■ What you should do ■
Could you write out exactly the lines from the one that contains "export DESIGN_NICKNAME = MIPS_Pipe" through the last line of the listing below, both included and nothing more?

Records: Begin

This is an optimization exercise on Yosys and OpenROAD, whose aim is a short achievable clock period and few clock cycles, not a production implementation. RTL that was checked went through simulation tests only; none was proved equivalent to the original. Function not checked in runs 1 to 3 and 5: the RTL went through the layout flow alone. No activity file was given, so power comes from the tool's default toggle rates.

==> flow/design.v (outline; a module is shown in full before it is edited, if it fits) <==
// module x2: 3 lines
// module mj3: 3 lines
// module mul_pipe: 3523 lines
// module gcell: 4 lines
// module gcell_g: 3 lines
// module kx2: 3 lines
// module ks_add32: 302 lines
// module MIPS_Pipe: 279 lines
// module dff_r: 9 lines
// module dff: 7 lines
// module beq_cmp: 16 lines
// module eq32: 3 lines
// module late_sel: 7 lines
// module fwd3: 7 lines
// module fwd_slice: 13 lines
// module stall_calc: 13 lines
// module inc4: 16 lines
// module and2m: 3 lines
module MIPS_Pipe (
    input  clk, reset,
    input  [31:0] imem_rdata,
    input  [31:0] dmem_rdata,
    output [31:0] imem_addr,
    output [31:0] dmem_addr,
    output [31:0] dmem_wdata,
    output dmem_we
);
  // ...
==> flow/flow/run.sh <==
#!/bin/bash
set -euo pipefail
MARGIN=$(cat flow/setup_margin)
RES=orfs/results/${FLOW_PLATFORM}/MIPS_Pipe/base
bash standard.sh SETUP_SLACK_MARGIN="$MARGIN" 3_3_place_gp > flow_make_place.log 2>&1
openroad -no_init -exit -threads "${NUM_CORES:-8}" flow/move_out_regs.tcl > flow_move_out_regs.log 2>&1
bash standard.sh SETUP_SLACK_MARGIN="$MARGIN" > flow_make_rest.log 2>&1
==> flow/flow/move_out_regs.tcl <==
# Move each flip-flop that drives an output port's buffer next to that buffer.
set odb orfs/results/$::env(FLOW_PLATFORM)/MIPS_Pipe/base/3_3_place_gp.odb
read_db $odb
set block [ord::get_db_block]
set core [$block getCoreArea]
set cx [expr {([$core xMin] + [$core xMax]) / 2}]
set cy [expr {([$core yMin] + [$core yMax]) / 2}]
set moved 0
foreach bt [$block getBTerms] {
  if {[$bt getIoType] ne "OUTPUT"} { continue }
  set net [$bt getNet]
  set buf ""
  foreach it [$net getITerms] { if {[$it isOutputSignal]} { set buf [$it getInst] } }
  if {$buf eq ""} { continue }
  set innet ""
  foreach it [$buf getITerms] { if {[$it isInputSignal]} { set innet [$it getNet] } }
  if {$innet eq ""} { continue }
  set ff ""
  set nload 0
  foreach it [$innet getITerms] {
    if {[$it isOutputSignal]} { set ff [$it getInst] } else { incr nload }
  }
  if {$ff eq "" || $nload != 1} { continue }
  if {![string match "*df*" [[$ff getMaster] getName]]} { continue }
  set loc [$buf getLocation]
  set x [lindex $loc 0]
  set y [lindex $loc 1]
  # a few microns from the buffer, towards the core centre
  set dx [expr {$cx > $x ? 3000 : -3000}]
  set dy [expr {$cy > $y ? 3000 : -3000}]
  $ff setLocation [expr {$x + $dx}] [expr {$y + $dy}]
  $ff setPlacementStatus PLACED
  incr moved
  puts "moved [$ff getName] next to [$buf getName] for [$bt getName]"
}
puts "moved $moved flip-flops"
write_db $odb
==> flow/flow/setup_margin <==
8.5
==> flow/standard.sh <==
#!/bin/bash
# synth_recipe.tcl (not shown) runs the flow's synth.tcl, then flattens the netlist and writes it again
# the make line also repeats each setting of config.mk as NAME=value (left out here)
make -C /OpenROAD-flow-scripts/flow DESIGN_CONFIG=/design/flow/config.mk WORK_HOME=/design/flow/orfs CLKGATE_MAP_FILE= SYNTH_SCRIPT=/design/flow/synth_recipe.tcl "${@:-finish}"
==> flow/config.mk <==
export PLATFORM = sky130hd
export DESIGN_NAME = MIPS_Pipe
export DESIGN_NICKNAME = MIPS_Pipe
export VERILOG_FILES = /design/flow/design.v
export SDC_FILE = /design/flow/constraint.sdc
export NUM_CORES = 8
export LEC_CHECK = 0
export CAP_MARGIN = 20
export CORE_MARGIN = 2
export CORE_UTILIZATION = 42
export CTS_CLUSTER_DIAMETER = 60
export CTS_CLUSTER_SIZE = 20
export SLEW_MARGIN = 20
export SYNTH_HIERARCHICAL = 1
==> flow/constraint.sdc <==
create_clock -name core_clock -period 12.0 [get_ports {clk}]
set_input_delay 2.4000 -clock core_clock [delete_from_list [all_inputs] [get_ports {clk}]]
set_output_delay 2.4000 -clock core_clock [all_outputs]
set_load 0.01 [all_outputs]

Records: End

■ Answer ■
export DESIGN_NICKNAME = MIPS_Pipe
export VERILOG_FILES = /design/flow/design.v
export SDC_FILE = /design/flow/constraint.sdc
export NUM_CORES = 8
export LEC_CHECK = 0
export CAP_MARGIN = 20
export CORE_MARGIN = 2
export CORE_UTILIZATION = 42
export CTS_CLUSTER_DIAMETER = 60
export CTS_CLUSTER_SIZE = 20
export SLEW_MARGIN = 20
export SYNTH_HIERARCHICAL = 1
==> flow/constraint.sdc <==
create_clock -name core_clock -period 12.0 [get_ports {clk}]
set_input_delay 2.4000 -clock core_clock [delete_from_list [all_inputs] [get_ports {clk}]]
set_output_delay 2.4000 -clock core_clock [all_outputs]
set_load 0.01 [all_outputs]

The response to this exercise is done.